The PlayerHUD creates dynamic material instances from the Compass Material Inst, and the Waypoint Material Inst materials in the event construct of the PlayerHUD widget, and caches these instances for later use into variables that were created in the blueprint of the widget, this is only done if they have not been set, or created already. Creating dynamic material instances is expensive and should be done sparingly, and at the right life cycle of the asset, not in the tick function of the actor or widget for example, that is how your game will run at 2 frames per second.


The PlayerHUD event tick is called every frame, and is used to set these dynamic material instance parameters by calling the AdjustCompass widget function. This function will get a reference to the character player, and then use the CurrentWorldDirection property ( between 0 and 1 ) and set the ‘Pan‘ parameter of the dynamic material instance of the Compass.
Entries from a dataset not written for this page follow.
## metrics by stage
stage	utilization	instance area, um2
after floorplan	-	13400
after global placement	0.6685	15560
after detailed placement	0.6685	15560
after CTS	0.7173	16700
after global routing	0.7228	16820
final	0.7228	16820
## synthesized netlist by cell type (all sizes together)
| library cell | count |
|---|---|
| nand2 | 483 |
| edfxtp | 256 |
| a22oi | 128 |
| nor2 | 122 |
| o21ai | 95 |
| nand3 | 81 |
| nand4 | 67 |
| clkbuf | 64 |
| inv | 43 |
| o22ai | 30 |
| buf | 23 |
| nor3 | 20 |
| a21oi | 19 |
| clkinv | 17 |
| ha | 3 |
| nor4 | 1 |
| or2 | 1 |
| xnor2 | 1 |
File: src/logic/memMap_consts.svh
/* Memory map constants */
`ifndef MEMMAP_CONSTS_SVH
`define MEMMAP_CONSTS_SVH

`define DATA_W        8
`define ADDR_W        16
`define IO_PAGE       4'hD      // Top nibble of the I/O page
`define ANTIC_BASE    16'hD400
`define GTIA_BASE     16'hD000
`define ANTIC_REGS    16
`define GTIA_REGS     32
`define UNMAPPED_READ 8'hFF

// ANTIC offsets
`define OFS_DMACTL      4'h0
`define OFS_CHACTL      4'h1
`define OFS_DLISTL      4'h2
`define OFS_DLISTH      4'h3
`define OFS_HSCROL      4'h4
`define OFS_VSCROL      4'h5
`define OFS_ANTIC_HOLE0 4'h6    // No register here
`define OFS_PMBASE      4'h7
`define OFS_ANTIC_HOLE1 4'h8    // No register here
`define OFS_CHBASE      4'h9
`define OFS_WSYNC       4'hA
`define OFS_VCOUNT      4'hB    // Read only
`define OFS_PENH        4'hC    // Read only
`define OFS_PENV        4'hD    // Read only
`define OFS_NMIEN       4'hE
`define OFS_NMIST       4'hF

// GTIA offsets of the colour/control block
`define OFS_COLPM3 5'h15
`define OFS_COLPF0 5'h16
`define OFS_COLPF1 5'h17
`define OFS_COLPF2 5'h18
`define OFS_COLPF3 5'h19
`define OFS_COLBK  5'h1A
`define OFS_PRIOR  5'h1B
`define OFS_VDELAY 5'h1C
`define OFS_GRACTL 5'h1D
`define OFS_HITCLR 5'h1E
`define OFS_CONSOL 5'h1F

// GTIA hardware codes 1..21 map straight onto offsets 0..20
`define GTIA_HW_LAST_DIRECT 5'd21
`define GTIA_HW_CONSOL      5'd22

`define RST_DMACTL 8'h02
`define RST_DLISTL 8'h03
`define RST_DLISTH 8'hA0
`define RST_CHBASE 8'hF8
`define RST_COLPF0 8'h5A
`define RST_COLPF1 8'h38
`define RST_COLPF2 8'h7E

`endif
File: src/logic/memMapPkg.sv
/* Memory map types */
`include "memMap_consts.svh"
`default_nettype none

package memMapPkg;

  // CPU request as seen on the address/data pins
  typedef struct packed {
    logic [`ADDR_W-1:0] addr;
    logic [`DATA_W-1:0] wrData;
    logic               writeEn;
  } cpuBusT;

  typedef enum logic [2:0] {
    anticSelNone   = 3'd0,
    anticSelDlistL = 3'd1,   // Low byte only
    anticSelDlist  = 3'd2,   // Both bytes
    anticSelVcount = 3'd3,
    anticSelPenH   = 3'd4,
    anticSelPenV   = 3'd5,
    anticSelNmiSt  = 3'd6
  } anticHwSelT;

  typedef struct packed {
    anticHwSelT         sel;
    logic [15:0]        dlist;
    logic [`DATA_W-1:0] vcount;
    logic [`DATA_W-1:0] penH;
    logic [`DATA_W-1:0] penV;
    logic [`DATA_W-1:0] nmiSt;
  } anticHwT;

  typedef struct packed {
    logic [$clog2(`GTIA_REGS)-1:0] sel;   // 0 idle, 1..21 direct, 22 CONSOL
    logic [`DATA_W-1:0]            data;
  } gtiaHwT;

  typedef struct packed {
    logic [`DATA_W-1:0] dmaCtl;
    logic [`DATA_W-1:0] chaCtl;
    logic [15:0]        dlist;
    logic [`DATA_W-1:0] hScrol;
    logic [`DATA_W-1:0] vScrol;
    logic [`DATA_W-1:0] pmBase;
    logic [`DATA_W-1:0] chBase;
    logic [`DATA_W-1:0] wSync;
    logic [`DATA_W-1:0] nmiEn;
  } anticViewT;

  typedef struct packed {
    logic [`DATA_W-1:0] colPm3;
    logic [`DATA_W-1:0] colPf0;
    logic [`DATA_W-1:0] colPf1;
    logic [`DATA_W-1:0] colPf2;
    logic [`DATA_W-1:0] colPf3;
    logic [`DATA_W-1:0] colBk;
    logic [`DATA_W-1:0] prior;
    logic [`DATA_W-1:0] vDelay;
    logic [`DATA_W-1:0] graCtl;
    logic [`DATA_W-1:0] hitClr;
  } gtiaViewT;

endpackage

`default_nettype wire

File: src/logic/anticRegs.sv
/* ANTIC register file */
`timescale 1ns/1ns
`include "memMap_consts.svh"
`default_nettype none

module anticRegs
  import memMapPkg::*;
(
  input  wire                             Fclk,
  input  wire                             reset,
  input  wire                             cpuWrite,
  input  wire [$clog2(`ANTIC_REGS)-1:0]   cpuOffset,
  input  wire [`DATA_W-1:0]               cpuData,
  input  wire anticHwT                    hw,
  output logic [`DATA_W-1:0]              rdData,
  output anticViewT                       view
);

  localparam int OfsW = $clog2(`ANTIC_REGS);

  logic [`DATA_W-1:0]    regFile [`ANTIC_REGS];
  logic [`DATA_W-1:0]    hwValue [`ANTIC_REGS];
  logic [`ANTIC_REGS-1:0] hwLoad;

  function automatic logic [`DATA_W-1:0] resetValue(input logic [OfsW-1:0] ofs);
    case (ofs)
      `OFS_DMACTL: return `RST_DMACTL;
      `OFS_DLISTL: return `RST_DLISTL;
      `OFS_DLISTH: return `RST_DLISTH;
      `OFS_CHBASE: return `RST_CHBASE;
      default:     return '0;
    endcase
  endfunction

  function automatic logic isReadOnly(input logic [OfsW-1:0] ofs);
    return (ofs == `OFS_VCOUNT) || (ofs == `OFS_PENH) || (ofs == `OFS_PENV);
  endfunction

  // Decode the hardware select into per-register loads
  always_comb begin
    hwLoad = '0;
    for (int i = 0; i < `ANTIC_REGS; i++) begin
      hwValue[i] = '0;
    end
    case (hw.sel)
      anticSelDlistL: begin
        hwLoad[`OFS_DLISTL] = 1'b1;
        hwValue[`OFS_DLISTL] = hw.dlist[7:0];
      end
      anticSelDlist: begin
        hwLoad[`OFS_DLISTL] = 1'b1;
        hwLoad[`OFS_DLISTH] = 1'b1;
        hwValue[`OFS_DLISTL] = hw.dlist[7:0];
        hwValue[`OFS_DLISTH] = hw.dlist[15:8];
      end
      anticSelVcount: begin
        hwLoad[`OFS_VCOUNT] = 1'b1;
        hwValue[`OFS_VCOUNT] = hw.vcount;
      end
      anticSelPenH: begin
        hwLoad[`OFS_PENH] = 1'b1;
        hwValue[`OFS_PENH] = hw.penH;
      end
      anticSelPenV: begin
        hwLoad[`OFS_PENV] = 1'b1;
        hwValue[`OFS_PENV] = hw.penV;
      end
      anticSelNmiSt: begin
        hwLoad[`OFS_NMIST] = 1'b1;
        hwValue[`OFS_NMIST] = hw.nmiSt;
      end
      default: ;   // Idle
    endcase
  end

  // CPU write beats a hardware load on the same byte
  always_ff @(posedge Fclk) begin
    for (int i = 0; i < `ANTIC_REGS; i++) begin
      if (reset) begin
        regFile[i] <= resetValue(OfsW'(i));
      end else if (cpuWrite && (cpuOffset == OfsW'(i)) && !isReadOnly(OfsW'(i))) begin
        regFile[i] <= cpuData;
      end else if (hwLoad[i]) begin
        regFile[i] <= hwValue[i];
      end
    end
  end

  assign rdData = regFile[cpuOffset];

  assign view = '{
    dmaCtl: regFile[`OFS_DMACTL],
    chaCtl: regFile[`OFS_CHACTL],
    dlist:  {regFile[`OFS_DLISTH], regFile[`OFS_DLISTL]},
    hScrol: regFile[`OFS_HSCROL],
    vScrol: regFile[`OFS_VSCROL],
    pmBase: regFile[`OFS_PMBASE],
    chBase: regFile[`OFS_CHBASE],
    wSync:  regFile[`OFS_WSYNC],
    nmiEn:  regFile[`OFS_NMIEN]
  };

endmodule

`default_nettype wire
Only the first component ( R ) is populated for Pan , as we do not need B,G and A, they are left 0.


It will then do the same ( set the ‘Pan‘ material parameter ) for the Waypoint dynamic material instance, but using the CurrentWorldDirectionToWaypoint property, only if the Player, has a current waypoint set. The waypoint is set from the Quest System.



CurrentWorldDirection and CurrentWorldDirectionToWaypoint float values, are calculated from the tick function of the FishGibbleUE4Character C++ class by calling the CalculateWorldDirectionToWaypoint C++ function.
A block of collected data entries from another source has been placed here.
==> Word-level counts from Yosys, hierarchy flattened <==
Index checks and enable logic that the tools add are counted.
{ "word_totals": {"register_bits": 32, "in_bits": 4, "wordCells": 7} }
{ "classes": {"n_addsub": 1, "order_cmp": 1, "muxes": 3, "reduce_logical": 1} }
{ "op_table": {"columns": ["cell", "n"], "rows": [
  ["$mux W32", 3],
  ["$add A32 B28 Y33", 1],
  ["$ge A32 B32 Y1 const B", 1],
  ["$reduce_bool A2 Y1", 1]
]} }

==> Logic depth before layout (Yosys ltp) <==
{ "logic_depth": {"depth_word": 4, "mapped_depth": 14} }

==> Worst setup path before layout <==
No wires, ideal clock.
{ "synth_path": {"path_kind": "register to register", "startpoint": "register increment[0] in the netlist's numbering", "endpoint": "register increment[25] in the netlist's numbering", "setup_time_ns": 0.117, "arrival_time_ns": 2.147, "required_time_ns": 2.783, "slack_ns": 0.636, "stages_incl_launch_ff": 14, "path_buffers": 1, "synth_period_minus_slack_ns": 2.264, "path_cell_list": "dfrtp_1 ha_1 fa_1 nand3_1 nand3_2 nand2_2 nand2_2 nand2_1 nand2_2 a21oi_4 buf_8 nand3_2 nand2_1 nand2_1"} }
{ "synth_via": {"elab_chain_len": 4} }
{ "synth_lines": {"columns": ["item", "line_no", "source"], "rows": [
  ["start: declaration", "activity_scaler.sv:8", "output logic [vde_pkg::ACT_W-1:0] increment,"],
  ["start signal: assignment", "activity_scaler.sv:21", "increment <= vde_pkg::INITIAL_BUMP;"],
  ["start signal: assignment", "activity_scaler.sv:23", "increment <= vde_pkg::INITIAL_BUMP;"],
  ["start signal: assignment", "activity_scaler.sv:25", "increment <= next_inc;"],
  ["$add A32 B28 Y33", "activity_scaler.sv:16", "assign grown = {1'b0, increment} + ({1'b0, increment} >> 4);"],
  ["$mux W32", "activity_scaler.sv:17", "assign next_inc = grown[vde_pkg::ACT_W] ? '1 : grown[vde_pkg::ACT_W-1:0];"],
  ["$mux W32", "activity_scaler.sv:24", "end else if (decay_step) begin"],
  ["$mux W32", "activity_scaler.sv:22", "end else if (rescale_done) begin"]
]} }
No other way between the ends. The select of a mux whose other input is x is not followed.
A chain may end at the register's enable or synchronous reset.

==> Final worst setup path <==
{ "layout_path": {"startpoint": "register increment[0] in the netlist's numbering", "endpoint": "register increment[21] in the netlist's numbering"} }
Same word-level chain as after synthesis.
==> src/common/vde_pkg.sv <==
`default_nettype none

package vde_pkg;

    // ========================================
    // Sizes
    // ========================================
    localparam int MAX_VARS = 256;
    localparam int IDX_W    = 9;
    localparam int ACT_W    = 32;
    localparam int VAR_W    = 32;

    // Heap slot contents with a 1-based var_id
    typedef struct packed {
        logic [ACT_W-1:0] score;
        logic [IDX_W-1:0] var_id;
    } heap_entry_t;

    typedef enum logic [3:0] {
        IDLE,
        INIT_LOOP,
        DECIDE,
        HIDE_READ_POS,
        HIDE_SWAP,
        HIDE_DOWN_READ,
        HIDE_DOWN_SWAP,
        UNHIDE_READ_POS,
        UNHIDE_SWAP,
        UP_READ,
        UP_SWAP,
        BUMP_READ,
        BUMP_UPDATE,
        RESCALE
    } heap_state_e;

    // ========================================
    // Activity constants
    // ========================================
    localparam logic [ACT_W-1:0] INITIAL_BUMP      = 32'd10000;
    localparam logic [ACT_W-1:0] RESCALE_THRESHOLD = {ACT_W{1'b1}} - 32'd1000000;
    localparam int               RESCALE_SHIFT     = 16;

endpackage

`default_nettype wire

==> src/common/heap_mem_if.sv <==
`default_nettype none

interface heap_mem_if;

    // Combinational read addresses
    logic [vde_pkg::IDX_W-1:0] idx;
    logic [vde_pkg::IDX_W-1:0] left;
    logic [vde_pkg::IDX_W-1:0] right;
    logic [vde_pkg::IDX_W-1:0] parent;

    vde_pkg::heap_entry_t      cur_entry;
    vde_pkg::heap_entry_t      left_entry;
    vde_pkg::heap_entry_t      right_entry;
    vde_pkg::heap_entry_t      parent_entry;
    // Phase hint of the variable at idx
    logic                      cur_phase;

    // Position lookup by 1-based variable number
    logic [vde_pkg::IDX_W-1:0] pos_var;
    logic [vde_pkg::IDX_W-1:0] pos_idx;

    // At most one write strobe per cycle
    logic                      swap_valid;
    logic [vde_pkg::IDX_W-1:0] swap_a;
    logic [vde_pkg::IDX_W-1:0] swap_b;
    logic                      add_valid;
    logic [vde_pkg::ACT_W-1:0] add_amount;
    logic                      shift_valid;
    logic                      init_valid;
    logic                      hint_valid;
    logic [vde_pkg::IDX_W-1:0] hint_var;
    logic                      hint_value;

    modport ctrl (
        output idx, left, right, parent, pos_var,
        output swap_valid, swap_a, swap_b, add_valid, add_amount,
        output shift_valid, init_valid, hint_valid, hint_var, hint_value,
        input  cur_entry, left_entry, right_entry, parent_entry, cur_phase, pos_idx
    );

    modport store (
        input  idx, left, right, parent, pos_var,
        input  swap_valid, swap_a, swap_b, add_valid, add_amount,
        input  shift_valid, init_valid, hint_valid, hint_var, hint_value,
        output cur_entry, left_entry, right_entry, parent_entry, cur_phase, pos_idx
    );

endinterface

`default_nettype wire

==> src/vde_heap/heap_control.sv <==
`default_nettype none

module heap_control (
    input  logic                      clk,
    input  logic                      reset,
    input  logic                      request,
    input  logic                      clear_all,
    input  logic [vde_pkg::VAR_W-1:0] max_var,
    input  logic                      assign_valid,
    input  logic [vde_pkg::VAR_W-1:0] assign_var,
    input  logic                      assign_value,
    input  logic                      clear_valid,
    input  logic [vde_pkg::VAR_W-1:0] clear_var,
    input  logic                      bump_valid,
    input  logic [vde_pkg::VAR_W-1:0] bump_var,
    input  logic                      decay,
    input  logic [vde_pkg::ACT_W-1:0] increment,
    input  logic                      rescale_needed,
    heap_mem_if.ctrl                  mem,
    output logic                      decay_step,
    output logic                      rescale_done,
    output logic                      decision_valid,
    output logic [vde_pkg::VAR_W-1:0] decision_var,
    output logic                      decision_phase,
    output logic                      all_assigned,
    output logic                      busy
);

    vde_pkg::heap_state_e      state_q, state_d;
    logic [vde_pkg::IDX_W-1:0] heap_size_q, heap_size_d;
    logic [vde_pkg::IDX_W-1:0] idx_q, idx_d;
    logic [vde_pkg::IDX_W-1:0] pend_var_q, pend_var_d;
    logic                      pend_value_q, pend_value_d;

    logic                      max_ok;
    logic [vde_pkg::IDX_W-1:0] nvars;
    logic [vde_pkg::VAR_W-1:0] var_lim;
    logic                      assign_ok, clear_ok, bump_ok;
    logic [vde_pkg::IDX_W:0]   left_full, right_full, size_ext;
    logic [vde_pkg::IDX_W-1:0] parent_idx, best_idx;
    vde_pkg::heap_entry_t      best_entry;
    logic                      go_down, go_up;

    // Higher score wins, lower var_id breaks ties
    function automatic logic better(input vde_pkg::heap_entry_t a,
                                    input vde_pkg::heap_entry_t b);
        return (a.score > b.score) || ((a.score == b.score) && (a.var_id < b.var_id));
    endfunction

    // ========================================
    // Command range checks
    // ========================================
    assign max_ok  = (max_var != '0) && (max_var <= vde_pkg::MAX_VARS);
    assign nvars   = max_ok ? max_var[vde_pkg::IDX_W-1:0] : '0;
    assign var_lim = {{(vde_pkg::VAR_W - vde_pkg::IDX_W){1'b0}}, nvars};

    assign assign_ok = assign_valid && (assign_var != '0) && (assign_var <= var_lim);
    assign clear_ok  = clear_valid && (clear_var != '0) && (clear_var <= var_lim);
    assign bump_ok   = bump_valid && (bump_var != '0) && (bump_var <= var_lim);

    // ========================================
    // Sift comparisons
    // ========================================
    assign left_full  = {idx_q, 1'b1};
    assign right_full = left_full + 1'b1;
    assign size_ext   = {1'b0, heap_size_q};
    // Wraps at the root where go_up masks it
    assign parent_idx = (idx_q - 1'b1) >> 1;

    always_comb begin
        best_idx   = idx_q;
        best_entry = mem.cur_entry;
        if ((left_full < size_ext) && better(mem.left_entry, best_entry)) begin
            best_idx   = left_full[vde_pkg::IDX_W-1:0];
            best_entry = mem.left_entry;
        end
        if ((right_full < size_ext) && better(mem.right_entry, best_entry)) begin
            best_idx = right_full[vde_pkg::IDX_W-1:0];
        end
    end

    assign go_down = (best_idx != idx_q);
    assign go_up   = (idx_q != '0) && better(mem.cur_entry, mem.parent_entry);

    assign mem.idx        = idx_q;
    assign mem.left       = left_full[vde_pkg::IDX_W-1:0];
    assign mem.right      = right_full[vde_pkg::IDX_W-1:0];
    assign mem.parent     = parent_idx;
    assign mem.pos_var    = pend_var_q;
    assign mem.swap_a     = idx_q;
    assign mem.add_amount = increment;
    assign mem.hint_var   = pend_var_q;
    assign mem.hint_value = pend_value_q;

    // ========================================
    // Next state
    // ========================================
    always_comb begin
        state_d         = state_q;
        heap_size_d     = heap_size_q;
        idx_d           = idx_q;
        pend_var_d      = pend_var_q;
        pend_value_d    = pend_value_q;
        mem.swap_valid  = 1'b0;
        mem.swap_b      = best_idx;
        mem.add_valid   = 1'b0;
        mem.shift_valid = 1'b0;
        mem.init_valid  = 1'b0;
        mem.hint_valid  = 1'b0;
        decay_step      = 1'b0;
        rescale_done    = 1'b0;
        decision_valid  = 1'b0;
        all_assigned    = 1'b0;

        case (state_q)
            vde_pkg::IDLE: begin
                if (assign_ok) begin
                    pend_var_d   = assign_var[vde_pkg::IDX_W-1:0];
                    pend_value_d = assign_value;
                    state_d      = vde_pkg::HIDE_READ_POS;
                end else if (clear_ok) begin
                    pend_var_d = clear_var[vde_pkg::IDX_W-1:0];
                    state_d    = vde_pkg::UNHIDE_READ_POS;
                end else if (bump_ok) begin
                    pend_var_d = bump_var[vde_pkg::IDX_W-1:0];
                    state_d    = vde_pkg::BUMP_READ;
                end else if (request) begin
                    idx_d   = '0;
                    state_d = vde_pkg::DECIDE;
                end else if (decay) begin
                    // RESCALE exits at once unless the new increment is too large
                    decay_step = 1'b1;
                    idx_d      = '0;
                    state_d    = vde_pkg::RESCALE;
                end
            end

            vde_pkg::DECIDE: begin
                all_assigned   = (heap_size_q == '0);
                decision_valid = (heap_size_q != '0);
                if (!request) begin
                    state_d = vde_pkg::IDLE;
                end
            end

            // Hide moves the variable to the last active slot and shrinks the heap
            vde_pkg::HIDE_READ_POS: begin
                mem.hint_valid = 1'b1;
                idx_d          = mem.pos_idx;
                state_d = (mem.pos_idx < heap_size_q) ? vde_pkg::HIDE_SWAP : vde_pkg::IDLE;
            end

            vde_pkg::HIDE_SWAP: begin
                mem.swap_valid = 1'b1;
                mem.swap_b     = heap_size_q - 1'b1;
                heap_size_d    = heap_size_q - 1'b1;
                state_d = (idx_q < heap_size_q - 1'b1) ? vde_pkg::HIDE_DOWN_READ : vde_pkg::IDLE;
            end

            vde_pkg::HIDE_DOWN_READ: begin
                state_d = go_down ? vde_pkg::HIDE_DOWN_SWAP : vde_pkg::IDLE;
            end

            vde_pkg::HIDE_DOWN_SWAP: begin
                mem.swap_valid = 1'b1;
                mem.swap_b     = best_idx;
                idx_d          = best_idx;
                state_d        = vde_pkg::HIDE_DOWN_READ;
            end

            // Unhide pulls the variable to the first free slot and grows the heap
            vde_pkg::UNHIDE_READ_POS: begin
                idx_d   = mem.pos_idx;
                state_d = (mem.pos_idx >= heap_size_q) ? vde_pkg::UNHIDE_SWAP : vde_pkg::IDLE;
            end

            vde_pkg::UNHIDE_SWAP: begin
                mem.swap_valid = 1'b1;
                mem.swap_b     = heap_size_q;
                heap_size_d    = heap_size_q + 1'b1;
                idx_d          = heap_size_q;
                state_d        = vde_pkg::UP_READ;
            end

            vde_pkg::UP_READ: begin
                state_d = go_up ? vde_pkg::UP_SWAP : vde_pkg::IDLE;
            end

            vde_pkg::UP_SWAP: begin
                mem.swap_valid = 1'b1;
                mem.swap_b     = parent_idx;
                idx_d          = parent_idx;
                state_d        = vde_pkg::UP_READ;
            end

            vde_pkg::BUMP_READ: begin
                idx_d   = mem.pos_idx;
                state_d = vde_pkg::BUMP_UPDATE;
            end

            // Hidden variables keep their score but need no sift
            vde_pkg::BUMP_UPDATE: begin
                mem.add_valid = 1'b1;
                state_d = (idx_q < heap_size_q) ? vde_pkg::UP_READ : vde_pkg::IDLE;
            end

            vde_pkg::INIT_LOOP: begin
                mem.init_valid = 1'b1;
                idx_d          = idx_q + 1'b1;
                if (int'(idx_q) == vde_pkg::MAX_VARS - 1) begin
                    state_d = vde_pkg::IDLE;
                end
            end

            vde_pkg::RESCALE: begin
                if (!rescale_needed) begin
                    state_d = vde_pkg::IDLE;
                end else if (idx_q < nvars) begin
                    mem.shift_valid = 1'b1;
                    idx_d           = idx_q + 1'b1;
                end else begin
                    rescale_done = 1'b1;
                    state_d      = vde_pkg::IDLE;
                end
            end

            default: state_d = vde_pkg::IDLE;
        endcase

        // clear_all restarts from any state and also resets the increment
        if (clear_all) begin
            state_d      = vde_pkg::INIT_LOOP;
            heap_size_d  = nvars;
            idx_d        = '0;
            rescale_done = 1'b1;
        end
    end

    always_ff @(posedge clk or posedge reset) begin
        if (reset) begin
            state_q      <= vde_pkg::IDLE;
            heap_size_q  <= '0;
            idx_q        <= '0;
            pend_var_q   <= '0;
            pend_value_q <= 1'b0;
        end else begin
            state_q      <= state_d;
            heap_size_q  <= heap_size_d;
            idx_q        <= idx_d;
            pend_var_q   <= pend_var_d;
            pend_value_q <= pend_value_d;
        end
    end

    assign busy           = (state_q != vde_pkg::IDLE);
    assign decision_var   = decision_valid ?
                            {{(vde_pkg::VAR_W - vde_pkg::IDX_W){1'b0}}, mem.cur_entry.var_id} :
                            '0;
    assign decision_phase = decision_valid && mem.cur_phase;

    // ========================================
    // Assertions
    // ========================================
    assert property (@(posedge clk) disable iff (reset)
        int'(heap_size_q) <= vde_pkg::MAX_VARS);

    assert property (@(posedge clk) disable iff (reset)
        !(decision_valid && all_assigned));

    // A decay that crosses the threshold never returns to IDLE unscaled
    assert property (@(posedge clk) disable iff (reset)
        (state_q == vde_pkg::IDLE) |-> (increment < vde_pkg::RESCALE_THRESHOLD));

endmodule

`default_nettype wire

==> src/flat_wrapper.sv <==
// flat-port wrapper written by rule: the top's interface ports become plain ports
module heap_control_flat 
  (clk, reset, request, clear_all, max_var, assign_valid, assign_var, assign_value, clear_valid, clear_var, bump_valid, bump_var, decay, increment, rescale_needed, decay_step, rescale_done, decision_valid, decision_var, decision_phase, all_assigned, busy, mem_idx, mem_left, mem_right, mem_parent, mem_pos_var, mem_swap_valid, mem_swap_a, mem_swap_b, mem_add_valid, mem_add_amount, mem_shift_valid, mem_init_valid, mem_hint_valid, mem_hint_var, mem_hint_value, mem_cur_entry, mem_left_entry, mem_right_entry, mem_parent_entry, mem_cur_phase, mem_pos_idx);
  heap_mem_if mem_i ();
  input  logic clk;
  input  logic reset;
  input  logic request;
  input  logic clear_all;
  input  logic [vde_pkg::VAR_W-1:0] max_var;
  input  logic assign_valid;
  input  logic [vde_pkg::VAR_W-1:0] assign_var;
  input  logic assign_value;
  input  logic clear_valid;
  input  logic [vde_pkg::VAR_W-1:0] clear_var;
  input  logic bump_valid;
  input  logic [vde_pkg::VAR_W-1:0] bump_var;
  input  logic decay;
  input  logic [vde_pkg::ACT_W-1:0] increment;
  input  logic rescale_needed;
  output logic decay_step;
  output logic rescale_done;
  output logic decision_valid;
  output logic [vde_pkg::VAR_W-1:0] decision_var;
  output logic decision_phase;
  output logic all_assigned;
  output logic busy;
  output wire logic [$bits(mem_i.idx)-1:0] mem_idx;
  output wire logic [$bits(mem_i.left)-1:0] mem_left;
  output wire logic [$bits(mem_i.right)-1:0] mem_right;
  output wire logic [$bits(mem_i.parent)-1:0] mem_parent;
  output wire logic [$bits(mem_i.pos_var)-1:0] mem_pos_var;
  output wire logic [$bits(mem_i.swap_valid)-1:0] mem_swap_valid;
  output wire logic [$bits(mem_i.swap_a)-1:0] mem_swap_a;
  output wire logic [$bits(mem_i.swap_b)-1:0] mem_swap_b;
  output wire logic [$bits(mem_i.add_valid)-1:0] mem_add_valid;
  output wire logic [$bits(mem_i.add_amount)-1:0] mem_add_amount;
  output wire logic [$bits(mem_i.shift_valid)-1:0] mem_shift_valid;
  output wire logic [$bits(mem_i.init_valid)-1:0] mem_init_valid;
  output wire logic [$bits(mem_i.hint_valid)-1:0] mem_hint_valid;
  output wire logic [$bits(mem_i.hint_var)-1:0] mem_hint_var;
  output wire logic [$bits(mem_i.hint_value)-1:0] mem_hint_value;
  input wire logic [$bits(mem_i.cur_entry)-1:0] mem_cur_entry;
  input wire logic [$bits(mem_i.left_entry)-1:0] mem_left_entry;
  input wire logic [$bits(mem_i.right_entry)-1:0] mem_right_entry;
  input wire logic [$bits(mem_i.parent_entry)-1:0] mem_parent_entry;
  input wire logic [$bits(mem_i.cur_phase)-1:0] mem_cur_phase;
  input wire logic [$bits(mem_i.pos_idx)-1:0] mem_pos_idx;
  assign mem_idx = mem_i.idx;
  assign mem_left = mem_i.left;
  assign mem_right = mem_i.right;
  assign mem_parent = mem_i.parent;
  assign mem_pos_var = mem_i.pos_var;
  assign mem_swap_valid = mem_i.swap_valid;
  assign mem_swap_a = mem_i.swap_a;
  assign mem_swap_b = mem_i.swap_b;
  assign mem_add_valid = mem_i.add_valid;
  assign mem_add_amount = mem_i.add_amount;
  assign mem_shift_valid = mem_i.shift_valid;
  assign mem_init_valid = mem_i.init_valid;
  assign mem_hint_valid = mem_i.hint_valid;
  assign mem_hint_var = mem_i.hint_var;
  assign mem_hint_value = mem_i.hint_value;
  assign mem_i.cur_entry = mem_cur_entry;
  assign mem_i.left_entry = mem_left_entry;
  assign mem_i.right_entry = mem_right_entry;
  assign mem_i.parent_entry = mem_parent_entry;
  assign mem_i.cur_phase = mem_cur_phase;
  assign mem_i.pos_idx = mem_pos_idx;
  heap_control u_core (.clk(clk), .reset(reset), .request(request), .clear_all(clear_all), .max_var(max_var), .assign_valid(assign_valid), .assign_var(assign_var), .assign_value(assign_value), .clear_valid(clear_valid), .clear_var(clear_var), .bump_valid(bump_valid), .bump_var(bump_var), .decay(decay), .increment(increment), .rescale_needed(rescale_needed), .mem(mem_i), .decay_step(decay_step), .rescale_done(rescale_done), .decision_valid(decision_valid), .decision_var(decision_var), .decision_phase(decision_phase), .all_assigned(all_assigned), .busy(busy));
endmodule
The CalculateWorldDirectionToWaypoint function uses the Camera attached to the player, and retrieves the Camera Rotation’s Yaw. ( This is expressed in values between 0 and  -/+ 359.999… ), this value is then passed to the MinMaxNormalize function, which returns a parametric value between 0 and 1, where 0 = 0, and 360 = 1. If the heading was negative, a value between 0 and -1 will be calculated.

This value is then used for CurrentWorldDirection.


If the quest system, has set a waypoint for the current objective, the CurrentWorldDirectionToWaypoint will be calculated by calling the FindLookatRotation Unreal/Kismet function, and passing the camera and waypoint location as parameters. This returns an FRotator from which the yaw is subtracted from the yaw of the camera’s rotation. This yields the value between 0 and -/+ 360, but if the value is less than -179.999, it means the waypoint will be behind us, and thus not be rendered on the compass markings, so 360 is added to bring it within view of the compass, and then the same MinMaxNormalize function is called to return the values between 0 and -/+ 1 for the waypoint heading.


The MinMaxNormalize function implements a function that yields a value between 0 and 1 from an input value and where it lies in it’s extents ( maximum and minimum ), if the result is:

  • 0 means the input value was equal to or less than the minimum value.
  • 1 means the input value was equal to or greater than the maximum value.
  • 0.5 means the input value, was half way, between the minimum and maximum values.

Negative numbers may also be used for any of the input values. The idea is to find a parametric value ( between 0 and -/+ 1 ), which can then be used to scale something else relative to the input value and it’s extents.